KAMPALA — Makerere University researchers have called for a regular screening of industrial workers to limit occupational hearing loss.
The recommendations are contained in findings of a study conducted to assess the prevalence of occupational hearing loss among industrial workers.
The study, whose results show many of them are unknowingly affected involved upto 344 factory workers in Kampala Metropolitan area and tested using both the pure tune audiometer which is the gold standard and a smartphone based audiometry app named Wulira.
During a virtual research dissemination seminar, investigators revealed that upto 11% of the employees are in trouble of hearing difficulties.
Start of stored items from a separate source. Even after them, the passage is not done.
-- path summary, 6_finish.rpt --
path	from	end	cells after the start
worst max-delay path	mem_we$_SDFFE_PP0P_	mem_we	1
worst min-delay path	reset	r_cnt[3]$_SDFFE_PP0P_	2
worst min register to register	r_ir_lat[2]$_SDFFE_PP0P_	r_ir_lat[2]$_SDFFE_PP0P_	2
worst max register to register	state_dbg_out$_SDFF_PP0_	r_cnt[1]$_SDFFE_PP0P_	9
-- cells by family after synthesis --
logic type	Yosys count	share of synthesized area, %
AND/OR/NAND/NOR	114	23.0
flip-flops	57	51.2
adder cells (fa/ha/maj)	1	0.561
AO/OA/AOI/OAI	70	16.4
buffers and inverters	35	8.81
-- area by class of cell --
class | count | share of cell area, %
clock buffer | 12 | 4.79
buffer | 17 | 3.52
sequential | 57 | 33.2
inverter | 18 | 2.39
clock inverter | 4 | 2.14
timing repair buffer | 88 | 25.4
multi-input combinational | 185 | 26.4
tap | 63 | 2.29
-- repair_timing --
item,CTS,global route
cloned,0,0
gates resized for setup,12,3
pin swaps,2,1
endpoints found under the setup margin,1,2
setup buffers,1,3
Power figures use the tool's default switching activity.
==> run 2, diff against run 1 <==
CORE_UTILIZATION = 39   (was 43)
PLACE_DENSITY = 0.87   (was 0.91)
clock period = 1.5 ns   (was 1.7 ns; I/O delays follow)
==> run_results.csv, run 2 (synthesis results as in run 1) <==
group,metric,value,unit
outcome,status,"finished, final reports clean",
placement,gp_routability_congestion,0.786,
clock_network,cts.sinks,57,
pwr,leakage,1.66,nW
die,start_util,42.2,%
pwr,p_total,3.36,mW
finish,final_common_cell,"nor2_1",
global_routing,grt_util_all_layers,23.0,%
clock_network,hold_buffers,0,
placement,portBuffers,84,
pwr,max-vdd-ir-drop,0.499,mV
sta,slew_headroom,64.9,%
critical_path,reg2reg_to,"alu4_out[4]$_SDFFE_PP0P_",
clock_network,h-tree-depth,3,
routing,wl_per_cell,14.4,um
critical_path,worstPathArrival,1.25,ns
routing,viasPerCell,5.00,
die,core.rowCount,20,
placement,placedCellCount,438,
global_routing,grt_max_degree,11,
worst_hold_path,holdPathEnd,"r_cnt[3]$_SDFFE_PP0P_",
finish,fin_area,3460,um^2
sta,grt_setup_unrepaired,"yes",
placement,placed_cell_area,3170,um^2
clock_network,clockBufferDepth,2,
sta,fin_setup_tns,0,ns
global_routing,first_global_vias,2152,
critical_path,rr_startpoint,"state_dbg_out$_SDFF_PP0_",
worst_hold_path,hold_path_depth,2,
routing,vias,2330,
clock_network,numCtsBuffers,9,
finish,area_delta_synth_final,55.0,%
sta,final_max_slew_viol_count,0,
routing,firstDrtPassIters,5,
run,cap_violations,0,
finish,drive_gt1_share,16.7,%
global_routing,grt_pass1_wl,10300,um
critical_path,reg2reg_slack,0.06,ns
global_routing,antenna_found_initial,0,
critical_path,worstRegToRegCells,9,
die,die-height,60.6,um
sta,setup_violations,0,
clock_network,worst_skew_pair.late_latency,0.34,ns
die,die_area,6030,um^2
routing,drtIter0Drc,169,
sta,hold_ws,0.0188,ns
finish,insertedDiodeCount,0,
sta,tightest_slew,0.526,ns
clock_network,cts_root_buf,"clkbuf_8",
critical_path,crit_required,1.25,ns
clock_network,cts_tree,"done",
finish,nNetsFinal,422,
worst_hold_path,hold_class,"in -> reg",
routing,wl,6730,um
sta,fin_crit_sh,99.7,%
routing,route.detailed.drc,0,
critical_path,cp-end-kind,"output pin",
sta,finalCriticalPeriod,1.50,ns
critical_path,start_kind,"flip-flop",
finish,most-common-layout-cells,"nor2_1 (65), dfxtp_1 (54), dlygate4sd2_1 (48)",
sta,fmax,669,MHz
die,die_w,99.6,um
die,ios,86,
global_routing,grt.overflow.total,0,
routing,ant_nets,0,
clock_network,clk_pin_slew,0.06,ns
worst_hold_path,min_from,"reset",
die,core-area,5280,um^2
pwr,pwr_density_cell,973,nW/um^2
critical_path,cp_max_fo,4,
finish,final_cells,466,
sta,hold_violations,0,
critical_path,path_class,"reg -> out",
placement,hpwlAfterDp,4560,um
<file path="config.mk">
export PLATFORM = sky130hd
export DESIGN_NAME = button_pulser
export DESIGN_NICKNAME = d
export VERILOG_FILES = /design/src/rtl/button_pulser_pkg.sv /design/src/rtl/btn_channel.sv /design/src/rtl/button_pulser.sv
export SDC_FILE = /design/constraint.sdc
export NUM_CORES = 1
export LEC_CHECK = 0
export BUFFER_PORTS_ARGS = -buffer_cell sky130_fd_sc_hd__buf_4
export CAP_MARGIN = 20
export CORE_ASPECT_RATIO = 0.5
export CORE_MARGIN = 1.5
export CORE_UTILIZATION = 40
export DETAILED_ROUTE_END_ITERATION = 10
export HOLD_SLACK_MARGIN = 0.1
export PLACE_DENSITY_LB_ADDON = 0.1
export SYNTH_ARGS = -nofsm -noshare
export SYNTH_HDL_FRONTEND = slang
export SYNTH_SLANG_ARGS = --single-unit
</file>
<file path="constraint.sdc">
create_clock -name clk -period 2.3 [get_ports clk]
set_input_delay 0.115 -clock clk [delete_from_list [all_inputs] [get_ports clk]]
set_output_delay 0.115 -clock clk [all_outputs]
set_load 0.02 [all_outputs]
</file>
<file path="src/rtl/button_pulser_pkg.sv">
// Shared definitions for the button pulser: the per-channel debounce state
// encoding, the default timing constants and a counter-width helper.
package button_pulser_pkg;

    // Channel state, 2-bit binary encoding.
    typedef enum logic [1:0] {
        RELEASED   = 2'b00,
        PRESS_DB   = 2'b01,
        PRESSED    = 2'b10,
        RELEASE_DB = 2'b11
    } btn_state_e;

    // Defaults sized for a 50 MHz clock.
    localparam int unsigned DB_CYCLES_DEF  = 500000;    // 10 ms debounce
    localparam int unsigned REP_DELAY_DEF  = 25000000;  // 500 ms to first repeat
    localparam int unsigned REP_PERIOD_DEF = 5000000;   // 100 ms between repeats

    // Bits needed to hold every value from 0 up to max_val inclusive.
    function automatic int cnt_w(input int unsigned max_val);
        return (max_val == 0) ? 1 : $clog2(max_val + 1);
    endfunction

endpackage

</file>
<file path="src/rtl/btn_channel.sv">
// One pushbutton channel: 2-flop synchronizer, debounce FSM and auto-repeat.
// Ports:
//   clk_i   - system clock, rising edge
//   rst_ni  - synchronous active-low reset
//   btn_ni  - raw asynchronous button, 0 = pressed
//   pulse_o - registered one-cycle pulse request (initial press or repeat)
module btn_channel
    import button_pulser_pkg::*;
#(
    parameter int unsigned DB_CYCLES  = DB_CYCLES_DEF,
    parameter int unsigned REP_DELAY  = REP_DELAY_DEF,
    parameter int unsigned REP_PERIOD = REP_PERIOD_DEF
) (
    input  logic clk_i,
    input  logic rst_ni,
    input  logic btn_ni,
    output logic pulse_o
);

    localparam int          DB_W    = cnt_w(DB_CYCLES);
    localparam int unsigned REP_MAX = (REP_DELAY > REP_PERIOD) ? REP_DELAY : REP_PERIOD;
    localparam int          REP_W   = cnt_w(REP_MAX);
    localparam bit          REP_EN  = (REP_DELAY != 0);

    // Counters hold "samples seen so far"; the transition fires on the sample
    // that brings the total up to the limit, so they top out at limit-1.
    localparam logic [DB_W-1:0]  DB_ONE          = DB_W'(1);
    localparam logic [DB_W-1:0]  DB_LAST         = DB_W'((DB_CYCLES == 0) ? 0 : DB_CYCLES - 1);
    localparam logic [REP_W-1:0] REP_ONE         = REP_W'(1);
    localparam logic [REP_W-1:0] REP_DELAY_LAST  = REP_W'((REP_DELAY == 0) ? 0 : REP_DELAY - 1);
    localparam logic [REP_W-1:0] REP_PERIOD_LAST = REP_W'((REP_PERIOD == 0) ? 0 : REP_PERIOD - 1);

    logic [1:0]       sync_q;       // [0] first stage, [1] synchronized level
    btn_state_e       state_q;
    logic [DB_W-1:0]  db_cnt_q;
    logic [REP_W-1:0] rep_cnt_q;
    logic             rep_phase_q;  // 0: waiting REP_DELAY, 1: repeating every REP_PERIOD
    logic             pulse_q;

    logic             pressed;
    logic [REP_W-1:0] rep_last;

    assign pressed  = ~sync_q[1];
    assign rep_last = rep_phase_q ? REP_PERIOD_LAST : REP_DELAY_LAST;
    assign pulse_o  = pulse_q;

    // NOTE: every register here uses <= so all of them update from the values
    // they held before the edge; blocking writes would let later statements
    // see half-updated state and the synchronizer would collapse to one flop.
    always_ff @(posedge clk_i) begin
        if (!rst_ni) begin
            sync_q      <= 2'b11;
            state_q     <= RELEASED;
            db_cnt_q    <= '0;
            rep_cnt_q   <= '0;
            rep_phase_q <= 1'b0;
            pulse_q     <= 1'b0;
        end else begin
            sync_q  <= {sync_q[0], btn_ni};
            pulse_q <= 1'b0;
            case (state_q)
                RELEASED: begin
                    if (pressed) begin
                        state_q  <= PRESS_DB;
                        db_cnt_q <= DB_ONE;
                    end
                end
                PRESS_DB: begin
                    if (!pressed) begin
                        state_q  <= RELEASED;
                        db_cnt_q <= '0;
                    end else if (db_cnt_q >= DB_LAST) begin
                        state_q     <= PRESSED;
                        db_cnt_q    <= '0;
                        rep_cnt_q   <= '0;
                        rep_phase_q <= 1'b0;
                        pulse_q     <= 1'b1;
                    end else begin
                        db_cnt_q <= db_cnt_q + DB_ONE;
                    end
                end
                PRESSED: begin
                    if (!pressed) begin
                        state_q     <= RELEASE_DB;
                        db_cnt_q    <= DB_ONE;
                        rep_cnt_q   <= '0;
                        rep_phase_q <= 1'b0;
                    end else if (REP_EN) begin
                        if (rep_cnt_q >= rep_last) begin
                            rep_cnt_q   <= '0;
                            rep_phase_q <= 1'b1;
                            pulse_q     <= 1'b1;
                        end else begin
                            rep_cnt_q <= rep_cnt_q + REP_ONE;
                        end
                    end
                end
                RELEASE_DB: begin
                    if (pressed) begin
                        // Bounce back to held: no new pulse, repeat timing restarts.
                        state_q     <= PRESSED;
                        db_cnt_q    <= '0;
                        rep_cnt_q   <= '0;
                        rep_phase_q <= 1'b0;
                    end else if (db_cnt_q >= DB_LAST) begin
                        state_q  <= RELEASED;
                        db_cnt_q <= '0;
                    end else begin
                        db_cnt_q <= db_cnt_q + DB_ONE;
                    end
                end
                default: state_q <= RELEASED;
            endcase
        end
    end

endmodule

</file>
<file path="src/rtl/button_pulser.sv">
// Two debounced pushbuttons turned into increment/decrement requests for the
// 2-bit 7-seg counter FSM. Simultaneous requests cancel each other.
// Ports:
//   clk      - system clock, rising edge
//   rst      - synchronous active-low reset
//   btn_up_n - raw up button, 0 = pressed
//   btn_dn_n - raw down button, 0 = pressed
//   inc      - registered one-cycle increment request
//   dec      - registered one-cycle decrement request
module button_pulser
    import button_pulser_pkg::*;
#(
    parameter int unsigned DB_CYCLES  = DB_CYCLES_DEF,
    parameter int unsigned REP_DELAY  = REP_DELAY_DEF,
    parameter int unsigned REP_PERIOD = REP_PERIOD_DEF
) (
    input  logic clk,
    input  logic rst,
    input  logic btn_up_n,
    input  logic btn_dn_n,
    output logic inc,
    output logic dec
);

    logic up_pulse;
    logic dn_pulse;
    logic inc_d, inc_q;
    logic dec_d, dec_q;

    btn_channel #(
        .DB_CYCLES (DB_CYCLES),
        .REP_DELAY (REP_DELAY),
        .REP_PERIOD(REP_PERIOD)
    ) u_up (
        .clk_i  (clk),
        .rst_ni (rst),
        .btn_ni (btn_up_n),
        .pulse_o(up_pulse)
    );

    btn_channel #(
        .DB_CYCLES (DB_CYCLES),
        .REP_DELAY (REP_DELAY),
        .REP_PERIOD(REP_PERIOD)
    ) u_dn (
        .clk_i  (clk),
        .rst_ni (rst),
        .btn_ni (btn_dn_n),
        .pulse_o(dn_pulse)
    );

    // A coincident up/down request is ambiguous, so it is dropped entirely.
    // NOTE: defaults first so every path assigns both outputs and no latch
    // is inferred.
    always_comb begin
        inc_d = 1'b0;
        dec_d = 1'b0;
        if (up_pulse && !dn_pulse) inc_d = 1'b1;
        if (dn_pulse && !up_pulse) dec_d = 1'b1;
    end

    always_ff @(posedge clk) begin
        if (!rst) begin
            inc_q <= 1'b0;
            dec_q <= 1'b0;
        end else begin
            inc_q <= inc_d;
            dec_q <= dec_d;
        end
    end

    assign inc = inc_q;
    assign dec = dec_q;

endmodule

</file>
Findings also show that people who had worked in noisy industries for more than two years, had more hearing difficulties than those that had been there for a period of six months and below.
Dr. Charles Batte, one of the lead investigators said they did not assess hearing abilities of individuals who had just joined the selected companies.
Br. Batte told reporters that their innovation, Wulira App has proved to be a useful pragmatic audiometry solution for under-served and vulnerable groups of patients at risk of hearing loss.
Batte added that the innovation can now be scaled up to detect hearing loss as it has shown in studies to give required efficacy.
The application which works just like the pure tone audiometer requires the user to have a mobile phone and earphones or headsets.
The app has a dashboard that has frequencies of different sounds that are used to analyze one’s hearing ability depending on how they react every time the sound on Wulira app is played.
Dr. Amina Seguya, an Ear, Nose and Throat (ENT) expert, said many of the patients who end up in hospital with serious hearing difficulties have a history of working in very noisy places.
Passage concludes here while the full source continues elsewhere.